Dataset entries:
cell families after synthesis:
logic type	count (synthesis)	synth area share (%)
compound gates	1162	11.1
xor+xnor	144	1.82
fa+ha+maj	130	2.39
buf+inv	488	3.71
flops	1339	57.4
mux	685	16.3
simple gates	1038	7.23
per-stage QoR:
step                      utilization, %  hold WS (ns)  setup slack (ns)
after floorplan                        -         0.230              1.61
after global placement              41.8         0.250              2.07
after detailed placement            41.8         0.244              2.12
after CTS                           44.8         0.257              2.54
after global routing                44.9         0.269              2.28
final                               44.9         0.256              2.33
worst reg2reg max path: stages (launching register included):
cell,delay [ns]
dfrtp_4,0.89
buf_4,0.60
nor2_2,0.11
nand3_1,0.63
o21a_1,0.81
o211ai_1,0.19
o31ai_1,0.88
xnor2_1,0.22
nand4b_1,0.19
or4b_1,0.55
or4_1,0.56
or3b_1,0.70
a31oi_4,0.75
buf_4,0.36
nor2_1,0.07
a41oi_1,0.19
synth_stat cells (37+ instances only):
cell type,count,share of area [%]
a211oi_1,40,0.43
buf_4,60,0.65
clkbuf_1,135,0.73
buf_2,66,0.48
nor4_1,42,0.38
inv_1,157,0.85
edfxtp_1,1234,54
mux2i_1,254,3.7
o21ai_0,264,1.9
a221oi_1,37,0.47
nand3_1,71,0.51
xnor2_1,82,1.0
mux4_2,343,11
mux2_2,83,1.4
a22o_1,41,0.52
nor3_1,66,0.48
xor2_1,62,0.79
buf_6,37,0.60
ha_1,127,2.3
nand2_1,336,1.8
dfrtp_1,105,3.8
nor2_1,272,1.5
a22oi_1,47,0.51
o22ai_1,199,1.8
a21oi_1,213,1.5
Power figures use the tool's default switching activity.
### src/hdl/rx_serdes_pkg.sv
// Receive deserializer shared types
// Tap, register address and register data widths plus the register map

`default_nettype none

package rx_serdes_pkg;

    //**************************************************
    // Meaningful widths
    //**************************************************
    typedef logic [3:0] tap_t;          // Delay line tap select
    typedef logic [1:0] cfg_addr_t;     // Config register address
    typedef logic [7:0] cfg_data_t;     // Config write data

    //**************************************************
    // Register map
    //**************************************************
    localparam cfg_addr_t ADDR_TAPS = 2'd0;     // Delay tap register
    localparam cfg_addr_t ADDR_CTRL = 2'd1;     // Enable and bitslip

    // Control register bit positions
    localparam int CTRL_EN_BIT   = 0;           // Stored enable level
    localparam int CTRL_SLIP_BIT = 1;           // Write 1 for one slip

endpackage

`default_nettype wire
### src/hdl/rx_cfg_if.sv
// Configuration bundle from the register block to the receive path
// Tap select and enable are levels, bitslip and cfg_seen are pulses

`default_nettype none

interface rx_cfg_if
    import rx_serdes_pkg::*;
();

    tap_t tap_sel;      // Delay tap for the bit delay line
    logic rx_en;        // Receive enable level
    logic bitslip;      // One-cycle slip request
    logic cfg_seen;     // One-cycle pulse on any write

    // Register block side
    modport src (
        output tap_sel,
        output rx_en,
        output bitslip,
        output cfg_seen
    );

    // Delay line only needs the tap
    modport dly (
        input tap_sel
    );

    // Deserializer control
    modport des (
        input rx_en,
        input bitslip,
        input cfg_seen
    );

endinterface

`default_nettype wire

### src/hdl/rx_serdes_top.sv
// Receive deserializer top level
// Config registers, bit delay, deserializer and lock-gated capture
// on the single fast clock

`default_nettype none

module rx_serdes_top
    import rx_serdes_pkg::*;
#(
    parameter int WIDTH       = 10,         // Deserialization width
    parameter int TAP_MAX     = 16,         // Delay taps
    parameter int LOCK_CYCLES = 255         // Lock wait length
) (
    input  logic             clkGHz_clkbuf,
    input  logic             reset_buf_n,
    input  logic             enable_n,      // Active low pin enable
    input  logic             data_i,        // Serial data
    input  logic             cfg_wr,
    input  cfg_addr_t        cfg_addr,
    input  cfg_data_t        cfg_wdata,
    output logic [WIDTH-1:0] data_o,
    output logic             word_strobe,   // Aligned with data_o
    output logic             ready
);

    logic             bit_dly;      // Delay line output
    logic [WIDTH-1:0] des_word;     // Deserializer word
    logic             des_strobe;   // Deserializer word strobe

    //**************************************************
    // Configuration
    //**************************************************
    rx_cfg_if u_cfg_if ();

    rx_cfg_regs #(
        .TAP_MAX       (TAP_MAX)
    ) u_cfg_regs (
        .clkGHz_clkbuf (clkGHz_clkbuf),
        .reset_buf_n   (reset_buf_n),
        .enable_n      (enable_n),
        .cfg_wr        (cfg_wr),
        .cfg_addr      (cfg_addr),
        .cfg_wdata     (cfg_wdata),
        .cfg           (u_cfg_if.src)
    );

    //**************************************************
    // Receive path
    //**************************************************
    rx_bit_delay #(
        .TAP_MAX       (TAP_MAX)
    ) u_bit_delay (
        .clkGHz_clkbuf (clkGHz_clkbuf),
        .reset_buf_n   (reset_buf_n),
        .data_i        (data_i),
        .cfg           (u_cfg_if.dly),
        .bit_dly       (bit_dly)
    );

    rx_deserializer #(
        .WIDTH         (WIDTH)
    ) u_deserializer (
        .clkGHz_clkbuf (clkGHz_clkbuf),
        .reset_buf_n   (reset_buf_n),
        .bit_dly       (bit_dly),
        .cfg           (u_cfg_if.des),
        .word          (des_word),
        .word_strobe   (des_strobe)
    );

    rx_word_capture #(
        .WIDTH         (WIDTH),
        .LOCK_CYCLES   (LOCK_CYCLES)
    ) u_word_capture (
        .clkGHz_clkbuf (clkGHz_clkbuf),
        .reset_buf_n   (reset_buf_n),
        .word          (des_word),
        .word_strobe   (des_strobe),
        .data_o        (data_o),
        .data_strobe   (word_strobe),   // Registered copy goes out
        .ready         (ready)
    );

endmodule

`default_nettype wire

### src/hdl/rx_word_capture.sv
// Lock-wait counter and gated output word register
// Words are passed to data_o only once the lock wait has expired

`default_nettype none

module rx_word_capture #(
    parameter int WIDTH       = 10,         // Word width
    parameter int LOCK_CYCLES = 255         // Cycles before ready
) (
    input  logic             clkGHz_clkbuf,
    input  logic             reset_buf_n,
    input  logic [WIDTH-1:0] word,          // From the deserializer
    input  logic             word_strobe,
    output logic [WIDTH-1:0] data_o,        // Held between strobes
    output logic             data_strobe,   // Aligned with data_o
    output logic             ready
);

    localparam int LOCK_W = $clog2(LOCK_CYCLES + 1);

    typedef logic [LOCK_W-1:0] lock_cnt_t;

    localparam lock_cnt_t LOCK_LAST = lock_cnt_t'(LOCK_CYCLES);

    lock_cnt_t lock_cnt;        // Saturating wait counter
    logic      take_word;

    assign ready     = (lock_cnt == LOCK_LAST);
    assign take_word = word_strobe && ready;    // Early words are lost

    //**************************************************
    // Lock wait
    //**************************************************
    always_ff @(posedge clkGHz_clkbuf or negedge reset_buf_n) begin
        if (!reset_buf_n) begin
            lock_cnt <= '0;
        end else if (!ready) begin
            lock_cnt <= lock_cnt + 1'b1;    // Stops at LOCK_CYCLES
        end
    end

    //**************************************************
    // Output register
    //**************************************************
    always_ff @(posedge clkGHz_clkbuf or negedge reset_buf_n) begin
        if (!reset_buf_n) begin
            data_o      <= '0;
            data_strobe <= 1'b0;
        end else begin
            data_strobe <= take_word;
            if (take_word) begin
                data_o <= word;
            end
        end
    end

endmodule

`default_nettype wire

### src/hdl/rx_deserializer.sv
// Serial-to-parallel shifter for the receive path
// Fills words LSB first under a bit counter, strobes each finished word
// and applies bitslip by stalling the counter for one bit

`default_nettype none

module rx_deserializer #(
    parameter int WIDTH = 10                // Deserialization width, 3 to 10
) (
    input  logic             clkGHz_clkbuf,
    input  logic             reset_buf_n,
    input  logic             bit_dly,       // Bit from the delay line
    rx_cfg_if.des            cfg,
    output logic [WIDTH-1:0] word,          // Completed word
    output logic             word_strobe    // One cycle per word
);

    localparam int CNT_W = $clog2(WIDTH);

    typedef logic [CNT_W-1:0] bit_cnt_t;
    typedef logic [WIDTH-1:0] word_t;

    localparam bit_cnt_t CNT_LAST = bit_cnt_t'(WIDTH - 1);

    bit_cnt_t bit_cnt;          // Position of the next bit in the word
    word_t    asm_q;            // Assembly shift register
    word_t    asm_next;
    logic     take_bit;         // Bit counted this cycle
    logic     word_done;        // Last bit of a word counted

    //**************************************************
    // Bit acceptance
    //**************************************************
    // A slip write also raises cfg_seen in the same cycle.
    // Slip is checked first so that repeated slips add up.
    assign take_bit  = cfg.rx_en && !cfg.bitslip && !cfg.cfg_seen;
    assign word_done = take_bit && (bit_cnt == CNT_LAST);
    assign asm_next  = {bit_dly, asm_q[WIDTH-1:1]};    // New bit at MSB

    //**************************************************
    // Bit counter
    //**************************************************
    always_ff @(posedge clkGHz_clkbuf or negedge reset_buf_n) begin
        if (!reset_buf_n) begin
            bit_cnt <= '0;
        end else if (!cfg.rx_en) begin
            bit_cnt <= '0;                  // Disabled, restart alignment
        end else if (cfg.bitslip) begin
            bit_cnt <= bit_cnt;             // Stall, bit is dropped
        end else if (cfg.cfg_seen) begin
            bit_cnt <= '0;                  // Any write restarts
        end else if (word_done) begin
            bit_cnt <= '0;
        end else begin
            bit_cnt <= bit_cnt + 1'b1;
        end
    end

    // Assembly register, WIDTH shifts push the first bit down to bit 0
    always_ff @(posedge clkGHz_clkbuf) begin
        if (take_bit) begin
            asm_q <= asm_next;
        end
    end

    //**************************************************
    // Word output
    //**************************************************
    always_ff @(posedge clkGHz_clkbuf) begin
        if (word_done) begin
            word <= asm_next;               // Include the last bit
        end
    end

    always_ff @(posedge clkGHz_clkbuf or negedge reset_buf_n) begin
        if (!reset_buf_n) begin
            word_strobe <= 1'b0;
        end else begin
            word_strobe <= word_done;       // Aligned with word
        end
    end

endmodule

`default_nettype wire

### src/hdl/rx_bit_delay.sv
// Input bit register and tap-selectable delay line
// Bit sampled on edge n leaves the line after edge n+1+tap_sel

`default_nettype none

module rx_bit_delay #(
    parameter int TAP_MAX = 16              // Number of delay stages
) (
    input  logic  clkGHz_clkbuf,
    input  logic  reset_buf_n,
    input  logic  data_i,                   // Fast serial input
    rx_cfg_if.dly cfg,
    output logic  bit_dly                   // Delayed bit to deserializer
);

    logic               bit_q;              // Input capture flop
    logic [TAP_MAX-1:0] chain_q;            // Stage 0 is the shortest tap

    //**************************************************
    // Capture and shift chain
    //**************************************************
    always_ff @(posedge clkGHz_clkbuf or negedge reset_buf_n) begin
        if (!reset_buf_n) begin
            bit_q   <= 1'b0;
            chain_q <= '0;                  // No stale bits after reset
        end else begin
            bit_q   <= data_i;
            chain_q <= {chain_q[TAP_MAX-2:0], bit_q};   // Push toward MSB
        end
    end

    // Tap mux
    assign bit_dly = chain_q[cfg.tap_sel];

endmodule

`default_nettype wire

### src/hdl/rx_cfg_regs.sv
// Receive path configuration registers
// Holds the delay tap and enable bit, turns control writes into slip pulses
// and merges the registered enable pin into rx_en

`default_nettype none

module rx_cfg_regs
    import rx_serdes_pkg::*;
#(
    parameter int TAP_MAX = 16              // Delay line depth
) (
    input  logic      clkGHz_clkbuf,
    input  logic      reset_buf_n,
    input  logic      enable_n,             // Pin enable, active low
    input  logic      cfg_wr,               // Write strobe
    input  cfg_addr_t cfg_addr,
    input  cfg_data_t cfg_wdata,
    rx_cfg_if.src     cfg
);

    // Highest reachable tap, in tap and write data widths
    localparam tap_t      TAP_LAST   = tap_t'(TAP_MAX - 1);
    localparam cfg_data_t TAP_LAST_W = cfg_data_t'(TAP_MAX - 1);

    tap_t tap_q;            // Stored tap
    logic en_ctrl_q;        // Stored enable bit
    logic en_pin_q;         // Registered inverse of enable_n
    logic slip_q;           // Bitslip pulse
    logic seen_q;           // Any-write pulse
    logic wr_taps;
    logic wr_ctrl;

    //**************************************************
    // Write decode
    //**************************************************
    assign wr_taps = cfg_wr && (cfg_addr == ADDR_TAPS);
    assign wr_ctrl = cfg_wr && (cfg_addr == ADDR_CTRL);

    //**************************************************
    // Stored registers
    //**************************************************
    always_ff @(posedge clkGHz_clkbuf or negedge reset_buf_n) begin
        if (!reset_buf_n) begin
            tap_q     <= '0;
            en_ctrl_q <= 1'b0;
        end else begin
            if (wr_taps) begin
                if (cfg_wdata > TAP_LAST_W) begin
                    tap_q <= TAP_LAST;          // Clamp to last stage
                end else begin
                    tap_q <= tap_t'(cfg_wdata);
                end
            end
            if (wr_ctrl) begin
                en_ctrl_q <= cfg_wdata[CTRL_EN_BIT];
            end
        end
    end

    //**************************************************
    // Pulses and pin enable
    //**************************************************
    always_ff @(posedge clkGHz_clkbuf or negedge reset_buf_n) begin
        if (!reset_buf_n) begin
            slip_q   <= 1'b0;
            seen_q   <= 1'b0;
            en_pin_q <= 1'b0;
        end else begin
            slip_q   <= wr_ctrl && cfg_wdata[CTRL_SLIP_BIT];    // Not stored
            seen_q   <= cfg_wr;                                 // Any address
            en_pin_q <= ~enable_n;
        end
    end

    // Outputs onto the config bundle
    assign cfg.tap_sel  = tap_q;
    assign cfg.rx_en    = en_ctrl_q & en_pin_q;     // Both enables needed
    assign cfg.bitslip  = slip_q;
    assign cfg.cfg_seen = seen_q;

endmodule

`default_nettype wire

→ **REQUIRED WORK**:
From the records above, transcribe without alteration every line from the one with "cell type,count,share of area [%]" to the one with "a21oi_1,213,1.5", inclusive.

→ **ANSWER SPACE**:
cell type,count,share of area [%]
a211oi_1,40,0.43
buf_4,60,0.65
clkbuf_1,135,0.73
buf_2,66,0.48
nor4_1,42,0.38
inv_1,157,0.85
edfxtp_1,1234,54
mux2i_1,254,3.7
o21ai_0,264,1.9
a221oi_1,37,0.47
nand3_1,71,0.51
xnor2_1,82,1.0
mux4_2,343,11
mux2_2,83,1.4
a22o_1,41,0.52
nor3_1,66,0.48
xor2_1,62,0.79
buf_6,37,0.60
ha_1,127,2.3
nand2_1,336,1.8
dfrtp_1,105,3.8
nor2_1,272,1.5
a22oi_1,47,0.51
o22ai_1,199,1.8
a21oi_1,213,1.5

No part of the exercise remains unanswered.